Mary and Joseph were willing to cooperate with God’s actions in human history.

Mark three of a powerful person.

I don’t know about you, but I would like to feel powerful right about now. There are so many times that I feel powerless. I feel powerless in the face of war in Iraq and mounting tensions in Iran, Pakistan and the Sudan. I feel powerless to even begin to meet the needs of so many people that I know of who are lonely and forgotten. I feel powerless to defend those who are being abused in their own homes. I even feel powerless to quell the unexpected melt-downs of my six-year-old!

But when I think about Mary and Joseph, I begin to believe that perhaps I am not so powerless after all. Perhaps we can all learn from them something about what it means to be powerful

Let us be open to hearing what God has to say. Open to the power of the Holy Spirit moving in our midst.

Let us believe not only in God but in what God is saying to us.

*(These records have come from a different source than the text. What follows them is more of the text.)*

===== src/rtl/period_to_bpm.sv =====
// period_to_bpm: bit-serial restoring divider turning a tap period into beats per minute
module period_to_bpm #(
  parameter int PULSE_PER_NS = 5120,
  parameter int PER_WIDTH    = 16,
  parameter int BPM_MAX      = 250,
  parameter int BPM_WIDTH    = $clog2(BPM_MAX + 1),
  parameter bit ROUND        = 1'b0
) (
  input  logic                 clk_i,
  input  logic                 rst_ni,
  input  logic [PER_WIDTH-1:0] per_i,
  input  logic                 per_valid_i,
  output logic                 per_ready_o,
  output logic [BPM_WIDTH-1:0] bpm_o,
  output logic                 bpm_valid_o,
  output logic                 sat_o,
  output logic                 err_o
);
  localparam longint DIVIDEND = 64'd60_000_000_000 / PULSE_PER_NS;
  localparam int DW = $clog2(DIVIDEND + 1);
  localparam int CW = $clog2(DW + 1);
  localparam int DP = 1 << CW;
  localparam logic [DP-1:0] DVD = DP'(DIVIDEND);
  localparam logic [1:0] IDLE = 2'd0, COMPUTE = 2'd1, FINISH = 2'd2;
  logic [1:0]           state;
  logic [PER_WIDTH-1:0] div;
  logic [PER_WIDTH:0]   rem, rem_sh;
  logic [DW-1:0]        quo;
  logic [CW-1:0]        cnt, cnt_idx;
  logic [DW:0]          q;
  logic                 err_q, ge, rnd, sat;
  always_comb begin
    cnt_idx = cnt - 1'b1;
    rem_sh  = {rem[PER_WIDTH-1:0], DVD[cnt_idx]};
    ge      = rem_sh >= {1'b0, div};
    // the remainder doubled needs one extra bit to compare against the divisor
    rnd     = ROUND && ({rem, 1'b0} >= {2'b0, div});
    q       = {1'b0, quo} + {{DW{1'b0}}, rnd};
    sat     = q > (DW + 1)'(BPM_MAX);
  end
  assign per_ready_o = state == IDLE;
  always_ff @(posedge clk_i or negedge rst_ni) begin
    if (!rst_ni) begin
      state       <= IDLE;
      div         <= '0;
      rem         <= '0;
      quo         <= '0;
      cnt         <= '0;
      err_q       <= 1'b0;
      bpm_o       <= '0;
      bpm_valid_o <= 1'b0;
      sat_o       <= 1'b0;
      err_o       <= 1'b0;
    end else begin
      bpm_valid_o <= 1'b0;
      case (state)
        IDLE: if (per_valid_i) begin
          err_q <= per_i == '0;
          div   <= per_i;
          rem   <= '0;
          quo   <= '0;
          cnt   <= CW'(DW);
          state <= per_i == '0 ? FINISH : COMPUTE;
        end
        COMPUTE: begin
          rem   <= ge ? rem_sh - {1'b0, div} : rem_sh;
          quo   <= {quo[DW-2:0], ge};
          cnt   <= cnt_idx;
          state <= cnt == CW'(1) ? FINISH : COMPUTE;
        end
        FINISH: begin
          bpm_valid_o <= 1'b1;
          err_o       <= err_q;
          sat_o       <= !err_q && sat;
          bpm_o       <= err_q ? '0 : sat ? BPM_WIDTH'(BPM_MAX) : q[BPM_WIDTH-1:0];
          state       <= IDLE;
        end
        default: state <= IDLE;
      endcase
    end
  end
endmodule


===== config.mk =====
export PLATFORM = sky130hd
export DESIGN_NAME = period_to_bpm
export DESIGN_NICKNAME = d
export VERILOG_FILES = /design/src/rtl/period_to_bpm.sv
export SDC_FILE = /design/constraint.sdc
export NUM_CORES = 1
export LEC_CHECK = 0
export ABC_AREA = 1
export ABC_CLOCK_PERIOD_IN_PS = 6750
export CAP_MARGIN = 20
export CORE_MARGIN = 4
export CORE_UTILIZATION = 60
export CTS_CLUSTER_DIAMETER = 150
export DETAILED_ROUTE_END_ITERATION = 10
export PLACE_DENSITY = 0.8
export SLEW_MARGIN = 20
export SYNTH_ARGS = -nofsm -noshare
export SYNTH_HDL_FRONTEND = slang
export SYNTH_SLANG_ARGS = --single-unit

===== constraint.sdc =====
create_clock -name clk_i -period 6.75 [get_ports clk_i]
set_clock_uncertainty 0.1 [all_clocks]
set_input_delay 1.35 -clock clk_i [delete_from_list [all_inputs] [get_ports clk_i]]
set_output_delay 1.35 -clock clk_i [all_outputs]
set_load 0.02 [all_outputs]

## Yosys cells after proc, flatten, opt, wreduce, memory -nomap -nowiden

Memories as Yosys holds them, arrays and structs flattened.
Index checks and enable logic that the tools add are counted.

- Reductions and logical operators: 7
- Order comparisons: 3
- Mux-type cells: 15
- Add/sub/neg operators: 2
- Equality and inequality tests: 4

Operator list:

| operator | number |
|---|---|
| $pmux W24 S2 | 1 |
| $mux W16 | 2 |
| $pmux W16 S2 | 1 |
| $gt A24 B8 Y1 const B | 1 |
| $mux W24 | 1 |
| $ge A17 B16 Y1 | 1 |
| $logic_not A16 Y1 | 1 |
| $mux W8 | 2 |
| $sub A16 B16 Y16 | 1 |
| $pmux W5 S2 | 1 |
| $lt A5 B6 Y1 const B | 1 |
| $mux W2 | 3 |
| $eq A5 B1 Y1 const B | 1 |
| $mux W5 | 1 |
| $sub A5 B1 Y5 const B | 1 |
| $pmux W2 S2 | 1 |
| $reduce_and A2 Y1 | 2 |
| $eq A2 B1 Y1 const B | 1 |
| $eq A2 B2 Y1 const B | 1 |
| $logic_not A2 Y1 | 1 |
| $mux W1 | 2 |
| $ne A2 B2 Y1 const B | 1 |
| $reduce_bool A2 Y1 | 1 |
| $logic_and A1 B1 Y1 | 1 |
| $logic_not A1 Y1 | 1 |

- Input port bits: 19
- Memories: 1
- Flip-flop bits (word level): 75
- Bits in read-only memories: 32
- Logic and storage cells: 42

Memories:

| name | depth | bits a word | read ports | clocked after Yosys merged registers in | wr ports | RTL line | source |
|---|---|---|---|---|---|---|---|
| (no name shown) | 32 | 1 | 1 | 0 | 0 | 34 | `rem_sh = {rem[PER_WIDTH-1:0], DVD[cnt_idx]};` |

## Logic depth before layout (Yosys ltp)

Gate-level depths: netlist (run 1).

- Depth after elaboration: 6
- Gate-level depth with buffers: 25

## Worst setup path after synthesis (run 1)

No wires, ideal clock.

- Path kind: register -> register
- Start point: register cnt[0]
- End point: register rem[8]
- Cell stages (with the launch flop): 21
- Data required time: 6.533 ns
- Setup slack: 4.053 ns
- Data arrival time: 2.480 ns
- Buffers on the path: 0
- Period minus slack after synthesis: 2.697 ns
- Cells stage by stage: dfrtp_1 inv_1 ha_1 nand2_1 nand2_1 nand2_1 nand2_1 nand2_1 nand2_1 nand2_1 nand2_1 ha_1 inv_1 fa_1 nand3_1 nand3_1 a21oi_1 xor2_1 nand2_1 nand3_1 nand2_1

- Word-level cells in the longest chain between the ends: 6
- Elaborated cells on any way between the ends: 7

RTL lines:

| what | RTL line | source |
|---|---|---|
| from (decl) | 29 | `logic [CW-1:0] cnt, cnt_idx;` |
| from (signal assigned) | 62 | `cnt <= CW'(DW);` |
| from (signal assigned) | 68 | `cnt <= cnt_idx;` |
| $sub A5 B1 Y5 * | 33 | `cnt_idx = cnt - 1'b1;` |
| $mem_v2 Z32 W1 * | - |  |
| $mux W1 (implied by the code) * | 34 |  |
| $sub A16 B16 Y16 or $ge A17 B16 Y1 (tied branches) | 66, 35 |  |
| $mux W16 * | 66 | `rem <= ge ? rem_sh - {1'b0, div} : rem_sh;` |
| $pmux W16 S2 * | 56 | `case (state)` |
| to (signal assigned) | 66 |  |
| to (decl) | 27 | `logic [PER_WIDTH:0] rem, rem_sh;` |

Mark *: on every way between the ends. The rest lies on a longest branch, timed or not. The select of a mux whose other input is x is not followed.
A chain may end at the register's enable or synchronous reset.

## Worst setup path in the final report (run 1)

- Start point: input per_valid_i
- End point: register cnt[3]

- Word-level cells in the longest chain between the ends: 2

RTL lines:

| what | RTL line | source |
|---|---|---|
| from (decl) | 12 | `input logic per_valid_i,` |
| $ne A2 B2 Y1 (no line) | - |  |
| $reduce_and A2 Y1 (no line) | - |  |

No other way between the ends.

Let us trust that God is leading us down the right path—even when the path looks bumpy and twisty and uncertain.

Let us cooperate with God’s actions in human history. Let us not only hear and believe, but take action. Even when it costs us. Even when it goes against custom. Even when it may sound ridiculous to those who do not hear and to those who do not believe.

The ability to hear God, the faith to believe God and the courage to cooperate with God.
Two thousand years ago, two poor, uneducated and seemingly insignifant people changed the course—some might even argue the fate—of the world.

I’m not really all that interested in the habits of highly effective people. Perhaps that’s because I’m rarely that effective. I’m a lot more intrigued by the habits of the ultimate power couple. Hear, believe and act. If we all had the courage and the faith and the power of Joseph and Mary, then the wars would cease, the hungry would be fed, homes would not be a place of fear.

We worship a powerful God and we all have the potential to be powerful people. Let us hear, believe and act. 2000 years ago, such actions brought a much-needed savior into this world. What might they accomplish today?